A very minutely done volumetric estimate in the starting phase of the project would go weary later. This happens due to several reasons e.g. slight change in the standard business metrics may create huge impact on the volumetric estimates.
For example, suppose a company has 1 million customers who are expected to grow at a rate of 7% per annum. While calculating the volume and size of your data warehouse you have used this measure in several places. Now if the customer base actually increase by 10% instead of 7%, that would mean 30000 more customers. In a fact table of granularity customer, product, day - this would mean 30000 X 10 X 365 more records (assuming on average one customer use 10 products). If one record takes 1kb, then the fact table would now require - (30000 X 365 X 10 X 1kb ) /(1024 X 1024) = 100+ GB more disk space from only one table.
When user look at one value in your report and says, "I think it's not right" - the onus is on you to prove the correctness or validity of that data. Nobody is going to help you around to prove how right your data warehouse is. For this reason, it is absolutely necessary to build a solid data reconciliation framework for your data warehouse. A reconciliation framework that can trigger an early alarm whenever something does not match between source and target, so that you get enough time to investigate (and if required, fix) the issue.
Such reconciliation framework however indispensable is not easy to create. Not only they require huge amount of effort and expertise, they also tend to run in the same production server almost same time as that of production load and eat up lot of performance. Moreover, such reconciliation framework is often not a client side requirement - making it even difficult for you to allocate time and budget. But if you do not do it that would be a much bigger mistake to make.
Apart from development and deployment, maintenance also incur huge cost in data warehousing. Server maintenance, software licensing, regular data purging, database maintenance all these incur costs.
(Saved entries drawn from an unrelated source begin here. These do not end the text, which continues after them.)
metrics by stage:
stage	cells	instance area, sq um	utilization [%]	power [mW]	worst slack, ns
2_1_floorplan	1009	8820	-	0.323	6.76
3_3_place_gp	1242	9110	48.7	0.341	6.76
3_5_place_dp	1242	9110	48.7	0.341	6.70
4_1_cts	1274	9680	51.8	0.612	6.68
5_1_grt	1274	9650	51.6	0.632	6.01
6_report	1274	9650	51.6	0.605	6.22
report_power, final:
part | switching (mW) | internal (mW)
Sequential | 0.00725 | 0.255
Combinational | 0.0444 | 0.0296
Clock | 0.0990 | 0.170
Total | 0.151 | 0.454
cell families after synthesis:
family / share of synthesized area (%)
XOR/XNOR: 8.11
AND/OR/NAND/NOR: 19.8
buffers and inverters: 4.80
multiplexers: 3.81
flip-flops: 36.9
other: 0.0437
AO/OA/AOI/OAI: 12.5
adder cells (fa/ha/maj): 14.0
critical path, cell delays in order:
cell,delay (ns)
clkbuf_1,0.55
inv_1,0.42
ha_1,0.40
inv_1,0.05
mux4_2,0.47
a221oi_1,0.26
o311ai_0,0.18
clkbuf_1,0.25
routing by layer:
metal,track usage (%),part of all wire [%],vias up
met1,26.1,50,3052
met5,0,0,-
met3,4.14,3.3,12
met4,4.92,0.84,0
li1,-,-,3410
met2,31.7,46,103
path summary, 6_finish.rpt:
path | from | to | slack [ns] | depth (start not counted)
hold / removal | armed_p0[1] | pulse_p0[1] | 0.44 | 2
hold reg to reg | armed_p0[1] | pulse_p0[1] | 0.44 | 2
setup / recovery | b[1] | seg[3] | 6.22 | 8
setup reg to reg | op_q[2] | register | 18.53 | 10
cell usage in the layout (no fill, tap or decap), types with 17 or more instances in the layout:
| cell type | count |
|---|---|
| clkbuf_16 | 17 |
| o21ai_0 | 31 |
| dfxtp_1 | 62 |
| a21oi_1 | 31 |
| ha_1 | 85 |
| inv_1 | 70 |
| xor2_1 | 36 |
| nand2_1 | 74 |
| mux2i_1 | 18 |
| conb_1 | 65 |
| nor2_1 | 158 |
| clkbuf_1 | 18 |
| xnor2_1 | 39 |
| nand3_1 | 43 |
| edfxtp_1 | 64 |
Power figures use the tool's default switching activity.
File: config.mk
export PLATFORM = sky130hd
export DESIGN_NAME = ifm_filter_load_sched
export DESIGN_NICKNAME = d
export VERILOG_FILES = /design/src/rtl/ifm_filter_load_sched_pkg.sv /design/src/rtl/ifm_filter_load_sched_load_addr_gen.sv /design/src/rtl/ifm_filter_load_sched.sv
export SDC_FILE = /design/constraint.sdc
export NUM_CORES = 1
export LEC_CHECK = 0
export BUFFER_PORTS_ARGS = -buffer_cell sky130_fd_sc_hd__buf_2
export CORE_MARGIN = 10
export CORE_UTILIZATION = 63
export DETAILED_ROUTE_END_ITERATION = 8
export PLACE_DENSITY_LB_ADDON = 0.25
export SLEW_MARGIN = 30
export SYNTH_ARGS = -nofsm -noshare
export SYNTH_HDL_FRONTEND = slang
export SYNTH_SLANG_ARGS = --single-unit
File: constraint.sdc
create_clock -name clk -period 20.9 [get_ports clk]
set_input_delay 3.135 -clock clk [delete_from_list [all_inputs] [get_ports clk]]
set_output_delay 3.135 -clock clk [all_outputs]
set_load 0.005 [all_outputs]
File: src/rtl/ifm_filter_load_sched_pkg.sv
// Shared widths, FSM encoding and address arithmetic for the IFM/filter load scheduler.
package ifm_filter_load_sched_pkg;

  localparam int W_SIZE     = 12;
  localparam int W_CHANNEL  = 12;
  localparam int W_ADDR     = 32;
  localparam int W_BEATS    = 16;
  localparam int W_DATA     = 64;
  localparam int BEAT_BYTES = 8;
  localparam int BEAT_SHIFT = $clog2(BEAT_BYTES);

  typedef enum logic [1:0] {
    ST_LS_IDLE = 2'd0,
    ST_LS_REQ  = 2'd1,
    ST_LS_XFER = 2'd2,
    ST_LS_DONE = 2'd3
  } ls_state_e;

  localparam logic BUF_SEL_IFM    = 1'b0;
  localparam logic BUF_SEL_FILTER = 1'b1;

  // Beats per IFM row, deliberately truncated to the burst-length width.
  function automatic logic [W_BEATS-1:0] calc_row_beats(
    input logic [W_SIZE-1:0]    width,
    input logic [W_CHANNEL-1:0] channel
  );
    logic [W_SIZE+W_CHANNEL-1:0] prod;
    prod = (W_SIZE+W_CHANNEL)'(width) * (W_SIZE+W_CHANNEL)'(channel);
    return prod[W_BEATS-1:0];
  endfunction

  function automatic logic [W_ADDR-1:0] calc_row_addr(
    input logic [W_ADDR-1:0]  base,
    input logic [W_SIZE-1:0]  row,
    input logic [W_BEATS-1:0] row_beats
  );
    logic [W_ADDR-1:0] beat_off;
    beat_off = W_ADDR'(row) * W_ADDR'(row_beats);
    return base + (beat_off << BEAT_SHIFT);
  endfunction

endpackage

File: src/rtl/ifm_filter_load_sched_load_addr_gen.sv
// Registered multiply-add producing the IFM row burst address and length.
// Fed with the next-cycle row value so its output lines up with the captured row register.
module load_addr_gen
  import ifm_filter_load_sched_pkg::*;
(
  input  logic                 clk,
  input  logic                 rstn,
  input  logic [W_ADDR-1:0]    ifm_base_i,
  input  logic [W_SIZE-1:0]    width_i,
  input  logic [W_CHANNEL-1:0] channel_i,
  input  logic [W_SIZE-1:0]    row_i,
  output logic [W_ADDR-1:0]    addr_o,
  output logic [W_BEATS-1:0]   row_beats_o
);

  logic [W_BEATS-1:0] row_beats_d, row_beats_q;
  logic [W_ADDR-1:0]  addr_d, addr_q;

  always_comb begin
    row_beats_d = calc_row_beats(width_i, channel_i);
    addr_d      = calc_row_addr(ifm_base_i, row_i, row_beats_d);
  end

  // NOTE: non-blocking assignments so every register samples pre-edge values, whatever the statement order.
  always_ff @(posedge clk) begin
    if (!rstn) begin
      row_beats_q <= '0;
      addr_q      <= '0;
    end else begin
      row_beats_q <= row_beats_d;
      addr_q      <= addr_d;
    end
  end

  assign addr_o      = addr_q;
  assign row_beats_o = row_beats_q;

endmodule

File: src/rtl/ifm_filter_load_sched.sv
// Arbitrates filter and IFM row loads onto one DRAM burst read master and
// steers returned beats into the IFM ring or filter buffer.
module ifm_filter_load_sched
  import ifm_filter_load_sched_pkg::*;
(
  input  logic                 clk,
  input  logic                 rstn,
  input  logic [W_ADDR-1:0]    q_ifm_base,
  input  logic [W_ADDR-1:0]    q_filter_base,
  input  logic [W_SIZE-1:0]    q_width,
  input  logic [W_CHANNEL-1:0] q_channel,
  input  logic [W_BEATS-1:0]   q_filter_beats,
  input  logic                 q_start,
  input  logic                 i_ifm_req_load,
  input  logic [W_SIZE-1:0]    i_ifm_req_row,
  output logic                 o_ifm_buf_done,
  output logic                 o_filter_buf_done,
  output logic                 o_rd_req,
  output logic [W_ADDR-1:0]    o_rd_addr,
  output logic [W_BEATS-1:0]   o_rd_len,
  input  logic                 i_rd_ack,
  input  logic                 i_rd_valid,
  input  logic [W_DATA-1:0]    i_rd_data,
  output logic                 o_buf_we,
  output logic                 o_buf_sel,
  output logic [1:0]           o_buf_slot,
  output logic [W_BEATS-1:0]   o_buf_waddr,
  output logic [W_DATA-1:0]    o_buf_wdata,
  output logic                 o_busy,
  output logic                 o_err_overrun
);

  ls_state_e          state_q;
  logic               filt_pend_q, filt_pend_d;
  logic               ifm_pend_q, ifm_pend_d;
  logic [W_SIZE-1:0]  ifm_row_q, ifm_row_d;
  logic [W_BEATS-1:0] beat_cnt_q;
  logic               sel_q;
  logic [1:0]         slot_q;

  logic               in_burst, filt_accept, filt_drop, ifm_accept, ifm_drop;
  logic               take_filt, take_ifm;
  logic [W_ADDR-1:0]  gen_addr;
  logic [W_BEATS-1:0] gen_row_beats;

  load_addr_gen u_addr_gen (
    .clk         (clk),
    .rstn        (rstn),
    .ifm_base_i  (q_ifm_base),
    .width_i     (q_width),
    .channel_i   (q_channel),
    .row_i       (ifm_row_d),
    .addr_o      (gen_addr),
    .row_beats_o (gen_row_beats)
  );

  // A request collides only with its own pending flag or its own burst on the bus.
  // NOTE: every always_comb output gets a default first so no path can infer a latch.
  always_comb begin
    in_burst    = (state_q == ST_LS_REQ) || (state_q == ST_LS_XFER);
    filt_accept = q_start && !filt_pend_q && !(in_burst && sel_q == BUF_SEL_FILTER);
    filt_drop   = q_start && !filt_accept;
    ifm_accept  = i_ifm_req_load && !ifm_pend_q && !(in_burst && sel_q == BUF_SEL_IFM);
    ifm_drop    = i_ifm_req_load && !ifm_accept;
    take_filt   = (state_q == ST_LS_IDLE) && filt_pend_q;
    take_ifm    = (state_q == ST_LS_IDLE) && !filt_pend_q && ifm_pend_q;

    filt_pend_d = filt_pend_q;
    if (take_filt)   filt_pend_d = 1'b0;
    if (filt_accept) filt_pend_d = 1'b1;

    ifm_pend_d = ifm_pend_q;
    if (take_ifm)   ifm_pend_d = 1'b0;
    if (ifm_accept) ifm_pend_d = 1'b1;

    ifm_row_d = ifm_accept ? i_ifm_req_row : ifm_row_q;
  end

  always_ff @(posedge clk) begin
    if (!rstn) begin
      state_q           <= ST_LS_IDLE;
      filt_pend_q       <= 1'b0;
      ifm_pend_q        <= 1'b0;
      ifm_row_q         <= '0;
      beat_cnt_q        <= '0;
      sel_q             <= BUF_SEL_IFM;
      slot_q            <= '0;
      o_rd_req          <= 1'b0;
      o_rd_addr         <= '0;
      o_rd_len          <= '0;
      o_buf_we          <= 1'b0;
      o_buf_waddr       <= '0;
      o_buf_wdata       <= '0;
      o_ifm_buf_done    <= 1'b0;
      o_filter_buf_done <= 1'b0;
      o_err_overrun     <= 1'b0;
    end else begin
      filt_pend_q    <= filt_pend_d;
      ifm_pend_q     <= ifm_pend_d;
      ifm_row_q      <= ifm_row_d;
      o_buf_we       <= 1'b0;
      o_ifm_buf_done <= 1'b0;
      if (filt_drop || ifm_drop) o_err_overrun <= 1'b1;

      case (state_q)
        ST_LS_IDLE: begin
          beat_cnt_q <= '0;
          if (take_filt) begin
            sel_q     <= BUF_SEL_FILTER;
            slot_q    <= 2'd0;
            o_rd_addr <= q_filter_base;
            o_rd_len  <= q_filter_beats;
            if (q_filter_beats == '0) begin
              state_q           <= ST_LS_DONE;
              o_filter_buf_done <= 1'b1;
            end else begin
              state_q  <= ST_LS_REQ;
              o_rd_req <= 1'b1;
            end
          end else if (take_ifm) begin
            sel_q     <= BUF_SEL_IFM;
            slot_q    <= ifm_row_q[1:0];
            o_rd_addr <= gen_addr;
            o_rd_len  <= gen_row_beats;
            if (gen_row_beats == '0) begin
              state_q        <= ST_LS_DONE;
              o_ifm_buf_done <= 1'b1;
            end else begin
              state_q  <= ST_LS_REQ;
              o_rd_req <= 1'b1;
            end
          end
        end
        ST_LS_REQ: begin
          if (i_rd_ack) begin
            o_rd_req <= 1'b0;
            state_q  <= ST_LS_XFER;
          end
        end
        ST_LS_XFER: begin
          if (i_rd_valid) begin
            o_buf_we    <= 1'b1;
            o_buf_waddr <= beat_cnt_q;
            o_buf_wdata <= i_rd_data;
            beat_cnt_q  <= beat_cnt_q + 1'b1;
            // Done flags rise together with the final write strobe.
            if (beat_cnt_q == o_rd_len - 1'b1) begin
              state_q <= ST_LS_DONE;
              if (sel_q == BUF_SEL_IFM) o_ifm_buf_done    <= 1'b1;
              else                      o_filter_buf_done <= 1'b1;
            end
          end
        end
        ST_LS_DONE: state_q <= ST_LS_IDLE;
        default:    state_q <= ST_LS_IDLE;
      endcase

      // A newly accepted frame start invalidates resident filters, even against a same-cycle completion.
      if (filt_accept) o_filter_buf_done <= 1'b0;
    end
  end

  assign o_buf_sel  = sel_q;
  assign o_buf_slot = slot_q;
  assign o_busy     = (state_q != ST_LS_IDLE) || filt_pend_q || ifm_pend_q;

endmodule
==> flow_metrics.py <==
metrics = {
    "run_status": {
        "status": "finished clean",
    },
    "timing": {
        "min_period_ns": 13.13,
        "rsz0062_at_grt": "no",
        "whs_ns": 0.451,
        "fmax_mhz": 76.1,
        "setup_violations": 0,
        "report.final.slew_viol_count": 0,
        "finClkSkew_ns": 0.0112,
        "relSlewSlack_pct": 35.7,
        "worst_pin_slew_ns": 0.963,
        "fin_setup_tns_ns": 0,
        "fin_crit_sh_pct": 62.8,
        "finalHoldViolCount": 0,
    },
    "global_route": {
        "antenna_found_initial": 7,
        "grt_max_degree": 84,
        "grt_pass1_vias": 16600,
        "track_usage_pct": 28.1,
        "overflow": 0,
        "grt_pass1_wl_um": 88100,
    },
    "placed_design": {
        "finalWeightedCongestion": 0.966,
        "post-dp-hpwl_um": 43800,
        "port_buffers": 322,
        "placed_area_sq_um": 20700,
    },
    "synthesis": {
        "synth_nets": 2788,
        "yosysSeqAreaShare_pct": 22.8,
        "netlist_instances": 2250,
        "async_flop_share_pct": 0,
        "syn_area_sq_um": 19000,
        "synth_edf_count": 0,
        "synth-xor-area-share_pct": 4.94,
        "synth-main-ff-cell": "dfxtp_1",
        "ys_seq_elements": 216,
        "synth-compound-area-share_pct": 13.1,
        "synthAdderAreaFrac_pct": 31.8,
        "synth.area.mux_share_pct": 1.44,
        "synth_top_family_by_area": "adder cells",
        "yosys.area_share.simple_pct": 17.7,
        "yosys_warnings": 0,
        "synth_cell_types": 66,
        "avgSynthCellArea_sq_um": 8.43,
    },
    "worst_setup_path": {
        "path_max_fanout": 12,
        "endpoint_kind": "register",
        "r2r_slack_ns": 12.67,
        "critPathSlowestCell": "fa_1",
        "timing.rr.end": "u_addr_gen.addr_o[31]",
        "worst-endpoint-required_ns": 21.27,
        "cp_common_cell": "fa_1",
        "crit_type": "in2reg",
        "cpPeakStageDelay_ns": 0.56,
        "critPathArrivalTime_ns": 13.50,
        "reg2reg_from": "state_q[0]",
        "start_kind": "input pin",
        "r2r_cells": 33,
    },
    "routing": {
        "drt_iter0_drc": 1373,
        "post_drt_wl_per_cell_um": 18.8,
        "num_vias": 16600,
        "ant_nets": 0,
        "vias_per_cell": 5.72,
        "routed_wirelength_um": 54800,
        "detail_route.first_pass.iterations": 6,
        "drc": 0,
    },
    "clock_tree": {
        "htree_levels": 1,
        "cts.reportedPaths.clkPinSlew_ns": 0.06,
        "cts.path.max_buffers": 3,
        "cts.sinks": 216,
        "postCtsSetupBuffers": 0,
        "cts-hold-fix-buffers": 0,
        "cts_buffers": 23,
        "cts_resized": 0,
        "clkLatencyLatePin_ns": 0.52,
        "clock-root-buffer": "clkbuf_16",
        "cts_tree": "built",
    },
    "final_layout": {
        "finish.utilization_pct": 72.6,
        "synthToLayoutAreaGrowth_pct": 13.4,
        "finalInstanceArea_sq_um": 21500,
        "drive_gt1_share_pct": 16.4,
        "finish.net_count": 3030,
        "fillCellCount": 2331,
    },
    "die": {
        "dieWidth_um": 194,
        "die_area_sq_um": 37500,
        "fp.dieH_um": 194,
        "core_sq_um": 29600,
        "initial_core_util_pct": 64.0,
        "io-pin-count": 323,
        "rows": 63,
    },
    "worst_hold_path": {
        "whs_path_depth": 2,
        "hold-path-endpoint": "o_buf_wdata[5]",
        "min_from": "o_buf_wdata[5]",
        "hp-class": "reg2reg",
    },
    "job": {
        "drv_cap": 0,
    },
}
stage by stage:
step,cells,setup slack [ns]
global placement,2857,7.33
floorplan,2250,8.15
detailed placement,2857,7.18
finish,2907,7.77
global route,2903,7.24
CTS,2899,7.70
Yosys cell counts, types with 6 or more instances:
cell	count	area (sq um)
nand2_1	385	1450
inv_1	293	1100
dfxtp_1	216	4320
fa_1	216	4320
a21oi_1	189	946
ha_1	136	1700
nor2_1	116	435
clkbuf_1	104	390
and2_1	78	488
xnor2_1	66	578
o22ai_1	53	332
o221ai_1	44	385
xor2_1	41	359
o21ai_0	32	160
nor2b_1	29	181
nor3_1	28	140
nand2b_1	24	150
nand3_1	24	120
a21o_1	17	128
mux2_2	13	146
o21a_1	12	90.1
a31oi_1	10	62.6
mux2i_1	10	100
nor4_1	10	62.6
nand4_1	9	56.3
buf_1	8	30.0
and3_1	7	43.8
a211oi_1	6	45.0
o21bai_1	6	45.0
logic make-up after synthesis:
group,Yosys count
AND/OR/NAND/NOR,734
buffers and inverters,413
AO/OA/AOI/OAI,404
adder cells (fa/ha/maj),352
flip-flops,216
XOR/XNOR,107
multiplexers,24
metal layers:
metal  wire length [um]  global-route usage [%]  up-vias
met5                 33                       0        -
met4               1430                    7.12        4
met3               4170                    5.27      100
met2              25900                    46.7      691
met1              23200                    37.0     8028
li1                   -                       -     7794
how the worst max path moves through the flow:
stage / startpoint / end / slack (ns) / cells after the start
after floorplan: q_channel[3] / u_addr_gen.addr_o[31] / 8.15 / 41
after global placement: q_width[4] / u_addr_gen.addr_o[31] / 7.33 / 40
after detailed placement: q_width[4] / u_addr_gen.addr_o[31] / 7.18 / 40
after CTS: q_width[4] / u_addr_gen.addr_o[31] / 7.70 / 40
after global routing: q_width[4] / u_addr_gen.addr_o[31] / 7.24 / 41
final: q_width[4] / u_addr_gen.addr_o[31] / 7.77 / 41
worst max-delay path: cells and delay by family:
kind	cells	cell delay (ns)
mux	1	0.56
compound gates	13	2.65
xor+xnor	1	0.09
simple gates	6	0.91
fa+ha+maj	13	5.59
buf+inv	7	0.55
layout make-up:
type                            count  area [sq um]  share of cell area [%]
Inverter                          295          1110                    5.16
Timing Repair Buffer              335          1710                    7.94
Antenna cell                        8          20.0                  0.0930
Multi-Input combinational cell   1621         13100                    60.9
Tap cell                          390           488                    2.27
Sequential cell                   216          4330                    20.1
Clock buffer                       32           669                    3.11
Clock inverter                     10          88.8                   0.413
registers in the layout, summed over array words and instances (netlist names), 2 cells and up:
name and flops:
beat_cnt_q 16, o_rd_addr 32, o_buf_slot 2, o_buf_waddr 16, o_rd_len 16, u_addr_gen.addr_o 32
o_buf_wdata 64, ifm_row_q 12, u_addr_gen.row_beats_o 16, state_q 2
layout by cell type (no fill, tap or decap), drive strengths merged, types with 4 or more instances in the layout:
cell type  count
nand2b        24
nor4          10
a21boi         5
a211oi         6
diode          8
o21a          12
and4           4
mux2          13
a21oi        189
o211ai         4
o31ai          4
nand4         10
nor3          31
a21o          17
o21ai         36
o221ai        44
nand3         24
mux2i         10
fa           216
nor2b         29
nor2         116
inv          298
buf          335
and3           7
o22ai         53
and2          78
nand2        385
xor2          41
ha           136
xnor2         66
dfxtp        216
clkbuf        32
a31oi         10
clkinv         5
or3            4
o21bai         6
Power is not shown: default switching activity piles up to over one toggle a cycle in this logic, so the estimate is an artifact.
It's important to set the expectation in the very beginning of the project about the huge maintenance cost implications.
You need to load data in the data warehouse, generally at least daily (although sometimes more frequently than this) and also monthly / quarterly / yearly etc. Loading latest data into data warehouse ensures that your reports are all up-to-date. However, the time required to load data (refresh time) is going to be more than what you have calculated and that's too going to increase day by day.
One of the major hinderances in the acceptance of a data warehouse by its users is its performance. I have seen too many cases where reports generated from data warehouse miss SLA and severely damage the dependency and credibility of the data warehouse. In fact, I have seen cases where daily load runs more than a day and never completes to generate timely daily report. There have been other famous cases of SLA breach as well.
I can not stress this enough but performance considerations are hugely important for the success of a data warehouse and it's more important than what you thought. Do everything necessary to make your data warehouse perform well - reduce overhead, maintain servers, cut-off complexities, do regular system performance tests (SPT) and weigh the performance against industry benchmarks, make SPT a part of user acceptance test (UAT) etc.